Perils of Causation • Which of the following is more likely? • Michael and Lindsey’s marriage seemed very happy. One day he came home from work and killed her. • Michael and Lindsey’s marriage seemed very happy. One day he came home from work and killed her in order to collect on an insurance policy. The correct answer is #1.
The Narrative Fallacy • People do not look at data in a vacuum. When we look at data, we want it to tell us a story. We construct a narrative. • That narrative is based in fact but it is not the truth. • We want to tell a story. Revisiting the tragic ballad of Michael and Lindsey’s marriage - Why is the correct answer #1? • #1 encompasses #2 and all other explanations. • It is possible that he killed her for insurance, but there are other possible explanations.

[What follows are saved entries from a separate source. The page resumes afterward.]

## config.mk

```make
export PLATFORM = sky130hd
export DESIGN_NAME = imem_loader_flat
export DESIGN_NICKNAME = d
export VERILOG_FILES = /design/src/rtl/imem_loader_if.sv /design/src/rtl/imem_loader.sv /design/src/flat_wrapper.sv
export SDC_FILE = /design/constraint.sdc
export NUM_CORES = 1
export LEC_CHECK = 0
export CAP_MARGIN = 40
export CORE_ASPECT_RATIO = 0.75
export CORE_MARGIN = 3
export CORE_UTILIZATION = 25
export DETAILED_ROUTE_END_ITERATION = 10
export SETUP_SLACK_MARGIN = 0.3
export SYNTH_ARGS = -nofsm -noshare
export SYNTH_HDL_FRONTEND = slang
export SYNTH_SLANG_ARGS = --single-unit
```

## constraint.sdc

```tcl
create_clock -name clk -period 2.8 [get_ports clk]
set_input_delay 0.84 -clock clk [delete_from_list [all_inputs] [get_ports clk]]
set_output_delay 0.84 -clock clk [all_outputs]
set_load 0.01 [all_outputs]
```

## src/rtl/imem_loader_if.sv

```systemverilog
// Byte-stream input and instruction-memory write bus of the boot loader.
// The slave modport is the loader's view; master is the source/memory side.
interface imem_loader_if;
  logic        in_valid;
  logic [7:0]  in_data;
  logic        in_ready;
  logic        wr_en;
  logic [63:0] wr_addr;
  logic [31:0] wr_data;

  modport slave (
    input  in_valid, in_data,
    output in_ready, wr_en, wr_addr, wr_data
  );

  modport master (
    output in_valid, in_data,
    input  in_ready, wr_en, wr_addr, wr_data
  );
endinterface

```

## src/rtl/imem_loader.sv

```systemverilog
// Boot-time instruction-memory loader: packs a little-endian byte stream into
// 32-bit words, writes them to consecutive word addresses and stalls the core.
module imem_loader #(
  parameter logic [63:0] BASE_ADDR = 64'h0,
  parameter int          MAX_WORDS = 256
) (
  input  logic          clk,
  input  logic          rst_n,
  input  logic          i_start,
  input  logic [15:0]   i_len_words,
  imem_loader_if.slave  bus,
  output logic          o_cpu_hold,
  output logic          o_busy,
  output logic          o_done,
  output logic          o_err
);

  typedef enum logic [2:0] {S_IDLE, S_RECV, S_WRITE, S_DONE, S_ERR} state_t;

  localparam logic [16:0] MAX_W = 17'(MAX_WORDS);

  state_t       r_state, w_state_nx;
  logic [1:0]   r_byte_cnt;
  logic [23:0]  r_word;
  logic [15:0]  r_word_idx;
  logic [15:0]  r_len;

  logic         r_in_ready, r_wr_en, r_cpu_hold, r_busy, r_done, r_err;
  logic [63:0]  r_wr_addr;
  logic [31:0]  r_wr_data;

  logic         w_in_ready, w_wr_en, w_cpu_hold, w_busy, w_done, w_err;
  logic [63:0]  w_wr_addr;
  logic [31:0]  w_wr_data;
  logic         w_accept, w_len_ok;

  assign w_accept = bus.in_valid && r_in_ready;
  assign w_len_ok = (i_len_words != 16'd0) && ({1'b0, i_len_words} <= MAX_W);

  // NOTE: sequential state uses non-blocking (<=) so every register samples
  // pre-edge values; blocking here would create order-dependent simulation.
  always_ff @(posedge clk or negedge rst_n) begin
    if (!rst_n) r_state <= S_IDLE;
    else        r_state <= w_state_nx;
  end

  // NOTE: every combinational output gets a default first, so no path through
  // the case leaves it unassigned and no latch is inferred.
  always_comb begin
    w_state_nx = r_state;
    case (r_state)
      S_IDLE, S_DONE, S_ERR:
        if (i_start) w_state_nx = w_len_ok ? S_RECV : S_ERR;
      S_RECV:
        if (w_accept && r_byte_cnt == 2'd3) w_state_nx = S_WRITE;
      S_WRITE:
        w_state_nx = (r_word_idx + 16'd1 == r_len) ? S_DONE : S_RECV;
      default:
        w_state_nx = S_IDLE;
    endcase
  end

  // Outputs are decoded from the next state and then registered, so each one
  // changes on the same edge as the state it belongs to.
  always_comb begin
    w_in_ready = (w_state_nx == S_RECV);
    w_wr_en    = (w_state_nx == S_WRITE);
    w_busy     = (w_state_nx == S_RECV) || (w_state_nx == S_WRITE);
    w_done     = (w_state_nx == S_DONE);
    w_err      = (w_state_nx == S_ERR);
    w_cpu_hold = (w_state_nx != S_DONE);
    w_wr_addr  = r_wr_addr;
    w_wr_data  = r_wr_data;
    if (r_state == S_RECV && w_state_nx == S_WRITE) begin
      w_wr_addr = BASE_ADDR + {46'd0, r_word_idx, 2'b00};
      w_wr_data = {bus.in_data, r_word};
    end
  end

  always_ff @(posedge clk or negedge rst_n) begin
    if (!rst_n) begin
      r_in_ready <= 1'b0;
      r_wr_en    <= 1'b0;
      r_wr_addr  <= '0;
      r_wr_data  <= '0;
      r_cpu_hold <= 1'b1;
      r_busy     <= 1'b0;
      r_done     <= 1'b0;
      r_err      <= 1'b0;
    end else begin
      r_in_ready <= w_in_ready;
      r_wr_en    <= w_wr_en;
      r_wr_addr  <= w_wr_addr;
      r_wr_data  <= w_wr_data;
      r_cpu_hold <= w_cpu_hold;
      r_busy     <= w_busy;
      r_done     <= w_done;
      r_err      <= w_err;
    end
  end

  // Byte 3 is never stored: it goes straight into the write word above.
  always_ff @(posedge clk or negedge rst_n) begin
    if (!rst_n) begin
      r_byte_cnt <= 2'd0;
      r_word     <= '0;
      r_word_idx <= '0;
      r_len      <= '0;
    end else begin
      case (r_state)
        S_IDLE, S_DONE, S_ERR:
          if (i_start && w_len_ok) begin
            r_len      <= i_len_words;
            r_byte_cnt <= 2'd0;
            r_word_idx <= '0;
          end
        S_RECV:
          if (w_accept) begin
            case (r_byte_cnt)
              2'd0:    r_word[7:0]   <= bus.in_data;
              2'd1:    r_word[15:8]  <= bus.in_data;
              2'd2:    r_word[23:16] <= bus.in_data;
              default: ;
            endcase
            r_byte_cnt <= r_byte_cnt + 2'd1;
          end
        S_WRITE:
          r_word_idx <= r_word_idx + 16'd1;
        default: ;
      endcase
    end
  end

  assign bus.in_ready = r_in_ready;
  assign bus.wr_en    = r_wr_en;
  assign bus.wr_addr  = r_wr_addr;
  assign bus.wr_data  = r_wr_data;
  assign o_cpu_hold   = r_cpu_hold;
  assign o_busy       = r_busy;
  assign o_done       = r_done;
  assign o_err        = r_err;

endmodule

```

## src/flat_wrapper.sv

```systemverilog
// flat-port wrapper written by rule: the top's interface ports become plain ports
module imem_loader_flat 
#(
  parameter logic [63:0] BASE_ADDR = 64'h0,
  parameter int          MAX_WORDS = 256
)
  (clk, rst_n, i_start, i_len_words, o_cpu_hold, o_busy, o_done, o_err, bus_in_valid, bus_in_data, bus_in_ready, bus_wr_en, bus_wr_addr, bus_wr_data);
  imem_loader_if bus_i ();
  input  logic clk;
  input  logic rst_n;
  input  logic i_start;
  input  logic [15:0] i_len_words;
  output logic o_cpu_hold;
  output logic o_busy;
  output logic o_done;
  output logic o_err;
  input wire logic [$bits(bus_i.in_valid)-1:0] bus_in_valid;
  input wire logic [$bits(bus_i.in_data)-1:0] bus_in_data;
  output wire logic [$bits(bus_i.in_ready)-1:0] bus_in_ready;
  output wire logic [$bits(bus_i.wr_en)-1:0] bus_wr_en;
  output wire logic [$bits(bus_i.wr_addr)-1:0] bus_wr_addr;
  output wire logic [$bits(bus_i.wr_data)-1:0] bus_wr_data;
  assign bus_i.in_valid = bus_in_valid;
  assign bus_i.in_data = bus_in_data;
  assign bus_in_ready = bus_i.in_ready;
  assign bus_wr_en = bus_i.wr_en;
  assign bus_wr_addr = bus_i.wr_addr;
  assign bus_wr_data = bus_i.wr_data;
  imem_loader #(.BASE_ADDR(BASE_ADDR), .MAX_WORDS(MAX_WORDS)) u_core (.clk(clk), .rst_n(rst_n), .i_start(i_start), .i_len_words(i_len_words), .bus(bus_i), .o_cpu_hold(o_cpu_hold), .o_busy(o_busy), .o_done(o_done), .o_err(o_err));
endmodule
```

# Word level (Yosys, flattened, before mapping)
# Cells that the tools add are included.
# W data, S select, Z words.
[word_totals] reg_bits=115 input_bits=28 out_inout_bits=102 word_cells=61
[classes] n_addsub=2 n_lt_le_gt_ge=1 eq_ne=15 muxes=10 n_reduce_logical=18
[op_table] cell="$pmux W16 S2" count=1
[op_table] cell="$add A16 B1 Y16 const B" count=1
[op_table] cell="$eq A16 B16 Y1" count=1
[op_table] cell="$le A16 B9 Y1 const B" count=1
[op_table] cell="$mux W16" count=1
[op_table] cell="$reduce_bool A16 Y1" count=1
[op_table] cell="$eq A3 B2 Y1 const B" count=4
[op_table] cell="$reduce_and A3 Y1" count=4
[op_table] cell="$mux W3" count=3
[op_table] cell="$pmux W3 S3" count=1
[op_table] cell="$eq A3 B1 Y1 const B" count=2
[op_table] cell="$eq A3 B3 Y1 const B" count=2
[op_table] cell="$mux W2" count=3
[op_table] cell="$logic_and A1 B1 Y1" count=5
[op_table] cell="$eq A2 B2 Y1 const B" count=2
[op_table] cell="$ne A2 B1 Y1 const B" count=2
[op_table] cell="$pmux W2 S2" count=1
[op_table] cell="$reduce_and A2 Y1" count=2
[op_table] cell="$reduce_bool A2 Y1" count=2
[op_table] cell="$logic_not A3 Y1" count=1
[op_table] cell="$ne A3 B2 Y1 const B" count=1
[op_table] cell="$reduce_or A3 Y1" count=1
[op_table] cell="$add A2 B1 Y2 const B" count=1
[op_table] cell="$eq A2 B1 Y1 const B" count=1
[op_table] cell="2 further kinds" count=2

# Logic depth before layout (Yosys ltp)
[depth] ltp_word=7 ltp_mapped=8 mapped_depth_nobuf=7

# Worst setup path before layout
# OpenSTA, ideal clock, no wires.
[synth_path] path_kind="input to register" from="input i_len_words[1]" to="register u_core.r_word_idx[15]" setup_ns=0.132 arrival_time_ns=2.440 required_ns=2.668 path_slack_ns=0.228 stages=7 path_buffers=1 cell_sequence="nor4_1 > a21boi_1 > or4_1 > and2_1 > clkbuf_1 > o21ai_0 > o31ai_1"
[synth_between] elab_chain_len=5 word_cells_on_any_way=6 classes_between="order compare (1); eq/ne (1); reduce/logical (4)"
[synth_rtl] item="from (decl)" line_no="flat_wrapper.sv:12" text="input logic [15:0] i_len_words;"
[synth_rtl] item="$le A16 B9 Y1 / $reduce_bool A16 Y1 (equally long branches)" line_no="imem_loader.sv:38" text="assign w_len_ok = (i_len_words != 16'd0) && ({1'b0, i_len_words} <= MAX_W);"
[synth_rtl] item="$logic_and A1 B1 Y1 *" line_no="imem_loader.sv:38"
[synth_rtl] item="$logic_and A1 B1 Y1 *" line_no="imem_loader.sv:112" text="if (i_start && w_len_ok) begin"
[synth_rtl] item="$ne A2 B1 Y1 (no line) *"
[synth_rtl] item="$reduce_and A2 Y1 (no line) *"
[synth_rtl] item="to (signal assigned)" line_no="imem_loader.sv:128" text="r_word_idx <= r_word_idx + 16'd1;"
[synth_rtl] item="to (decl)" line_no="imem_loader.sv:25" text="logic [15:0] r_word_idx;"
# Every way passes the cells marked *; elsewhere a longest branch is shown, timed or not.
# A chain may end at the register's enable or synchronous reset.

# Worst setup path after layout
[layout_path] from="input i_len_words[10]" to="register u_core.r_word_idx[5]"
# Same word-level chain as after synthesis.

==> results by group <==
GRT
  • Vias in the first global route: 3545
  • Largest net degree at the start of global routing: 48
  • Antenna violations before repair: 0
  • Most Used Layer, Global Route: met1
  • First-pass GRT wire length: 20600 microns
  • Gr usage total: 11.3%
  • M2 GR Usage: 14.9%
  • GR Util met3: 4.10%
  • Met1 Resource Use GR: approximately 17%
  • Congestion Overflow GR: 0

Clocking
  • Clk root buf: clkbuf_16
  • Max clock buf depth: 2
  • CTS tree: built
  • H-tree levels: 4
  • Hold Buf Count CTS: 0
  • Clk slew on worst S/H paths: 0.05 ns
  • Num CTS Buffers: 17
  • Clk_lat worst skew: 0.42 ns
  • Clock Sinks: 115

Power
  • Max VDD drop: around 330 uV
  • Power density over the cells: just under 600 nW/um^2
  • Leakage: 3.44 nW

Timing
  • Clk_skew: ~0.0097 ns
  • Worst-Margin Slew: about 0.5 ns
  • FMAX: ~410 MHz
  • Final hold violation count: 0
  • Hold Slack: between 0.3 and 0.4 ns
  • Final period util: approximately 87%
  • Fin. max-slew vios: 0
  • Setup TNS: 0 ns
  • Final min period: between 2 and 2.5 ns
  • Unrepaired setup endpoints after global routing: yes
  • Final setup fails: 0
  • Relative slew margins: 66.7%

Floorplan
  • I/O pin count: 130
  • Num rows: 46
  • Die X: 178 microns
  • DIE HEIGHT: 135 microns
  • Core ar.: roughly 21000 sq um
  • Die area: around 24000 sq um
  • Initial Util: 25.8%

Critical path
  • Crit path cell chain: clkdlybuf4s50_1 > nor4b_4 > nand2_2 > or4_4 > and2_4 > o21ai_1 > o21ai_0
  • R2R Setup Slk: 0.41 ns
  • Worst r2r src: u_core.r_word_idx[8]
  • WP data arrival: 2.72 ns
  • Crit path required time: slightly above 3 ns
  • Worst r2r dst: u_core.bus.in_ready
  • R2R depth: 6
  • Setup crit start kind: primary input
  • CP max FO: 7
  • CP endpoint kind: flop
  • Slowest cell on crit path: or4_4
  • Setup Crit Path Kind: primary input to flop
  • Crit path from: i_len_words[10]
  • Slowest stage delay, CP: just under 0.6 ns

Flow run
  • Maximum capacitance violations: 0

Synth
  • Synthesis Warnings: 0
  • Number of flops mapped to enable cells by yosys: 0
  • Synthesis-stage register bit count: 115
  • Distinct cells, synth: 54
  • Synthesized area per cell: 11.9 sq um
  • Post-Syn Instances: 467
  • Post-synth top flop: dfrtp_1
  • Syn Std Cell Area: 5540 sq um
  • Sequential area share after synthesis: 52.0%
  • Synth async-reset ratio: 100%

Placement
  • HPWL after DPL: 9200 microns
  • DP Area: 6690 sq um
  • GPL Wtd Cong: 0.785
  • PortBufs: 81

Drt
  • WL per Instance: 14.8 microns
  • Vias/cell: 4.22
  • Number of vias in the routed layout: 3691
  • DRC Markers: 0
  • DRT Wirelength: about 13000 microns
  • Routed Antenna Nets: 0
  • Iter 0 DRT Violations: 212
  • Drt pass-1 iters: 4

Cells and area
  • Commonest non-fill, non-tap cell in the layout: dfrtp_1
  • Fraction of layout cells with a size suffix above 1: 28.7%
  • Filler Cells Inserted: 2123
  • Most frequent cells in the layout: 112 x dfrtp_1, 82 x mux2_2, 71 x clkdlybuf4s50_1, 48 x conb_1, 28 x buf_4
  • Design Area, Final: around 7400 sq um
  • Area Growth Syn to Fin: 33.1%
  • Fin nets: 606
  • Inserted Diodes: 0

Min path
  • Worst hold path class: primary input to async pin

Status
  • Status: finished, final reports clean
## final cells by class
cell class,count,area (sq um),area share (%)
inverter,4,15.0,0.204
multi-input combinational,323,2440,33.2
clock buffer,19,443,6.01
sequential,115,2880,39.1
tap,288,360,4.89
clock inverter,13,135,1.83
timing repair buffer,112,1090,14.8
## how the worst max path moves through the flow
stage                                  endpoint  slack, ns  depth (start not counted)
after floorplan           u_core.r_word_idx[15]       0.31                          7
after global placement    u_core.r_word_idx[10]      -0.33                          8
after detailed placement   u_core.r_word_idx[6]      -0.35                          8
after CTS                 u_core.r_word_idx[11]       0.30                          8
after global routing       u_core.r_word_idx[7]       0.28                          7
final                      u_core.r_word_idx[5]       0.36                          7
## Yosys cell counts (2+ instances only)
cell | count | area share [%]
buf_4 | 53 | 7.2
xnor2_1 | 13 | 2.1
and2_1 | 9 | 1.0
nand3_1 | 14 | 1.3
nor2_1 | 20 | 1.4
a21oi_1 | 6 | 0.54
inv_1 | 4 | 0.27
o31ai_1 | 3 | 0.41
and3_1 | 6 | 0.68
o21ai_0 | 27 | 2.4
dfrtp_1 | 114 | 52
ha_1 | 5 | 1.1
nand4_1 | 4 | 0.45
nor2b_1 | 6 | 0.68
buf_2 | 4 | 0.36
nor4_2 | 2 | 0.45
a21o_1 | 2 | 0.27
xor2_1 | 7 | 1.1
nor4b_1 | 5 | 0.79
a31oi_1 | 2 | 0.23
mux2_2 | 82 | 17
nand2_1 | 21 | 1.4
clkbuf_1 | 15 | 1.0
nor4_1 | 7 | 0.79
nor3_1 | 7 | 0.63
## registers in the layout, summed over array words and instances (netlist names)
register,flops
u_core.o_done,1
u_core.bus.wr_data,32
u_core.bus.in_ready,1
u_core.bus.wr_en,1
u_core.r_byte_cnt,2
u_core.r_len,16
u_core.bus.wr_addr,16
u_core.r_word_idx,16
u_core.o_busy,1
u_core.r_word,24
u_core.r_state,3
u_core.o_cpu_hold,1
u_core.o_err,1
## worst max-delay path: cells and delay by family
kind | cells | cell delay, ns
compound gates | 2 | 0.24
simple gates | 4 | 1.21
buf+inv | 1 | 0.44
## power breakdown
group | switching [mW] | total, mW | internal [mW] | leakage, nW
clock network | 0.790 | 2.12 | 1.33 | 0.271
logic | 0.285 | 0.491 | 0.206 | 1.64
registers | 0.0623 | 1.76 | 1.70 | 1.53
total | 1.14 | 4.37 | 3.23 | 3.44
## cell families after synthesis
group	after synthesis	synth area share, %
AOI/OAI and AO/OA	52	5.83
xor gates and xnor gates	21	3.59
adders and majority gates	5	1.13
buffers and inverters	77	8.93
DFF	115	52.0
muxes	83	16.9
other	1	0.0677
and+or+nand+nor	113	11.6
## stage by stage
stage          utilization [%]  setup slack (ns)  instances  total power [mW]
6_report                  34.3             0.364        874              4.37
4_1_cts                   34.0             0.298        874              4.39
5_1_grt                   34.3             0.284        874              4.55
3_3_place_gp              31.2            -0.333        841              2.26
3_5_place_dp              31.2            -0.353        841              2.26
2_1_floorplan                -             0.310        514              2.11
## timing repair
action                     in CTS  in global routing
gates cloned                    1                  0
gates resized for setup        23                 18
pin swaps                       3                  5
hold endpoints to repair        0                  0
setup endpoints to repair      26                 27
buffers inserted                0                  0
## routing by layer
layer | wire, microns | vias to the layer above
met3 | 819 | 10
li1 | - | 1778
met2 | 5470 | 93
met1 | 6540 | 1810
met4 | 133 | 0
met5 | 0 | -
Power figures use the tool's default switching activity.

Leverage or Influential Points • Sometimes, a single point can have an undue influence on the shape of a linear model. • A data point is said to have a high leverage if it is far away from the mean of the predictor variable (x). • A data point is influential if omitting it from a linear model would greatly change the model. • Identify influential points by their high residual. • A point with high leverage is not necessarily influential, especially if its residual is low.
Lurking Variables (look out behind you) • When we go forward with our unit on experimental design, the concept of a lurking variable will be reintroduced. • A lurking variable is a variable that may have an impact on two other variables. It can cause two unrelated variables to exhibit correlation. • Consider lurking variables when you interpret a linear model.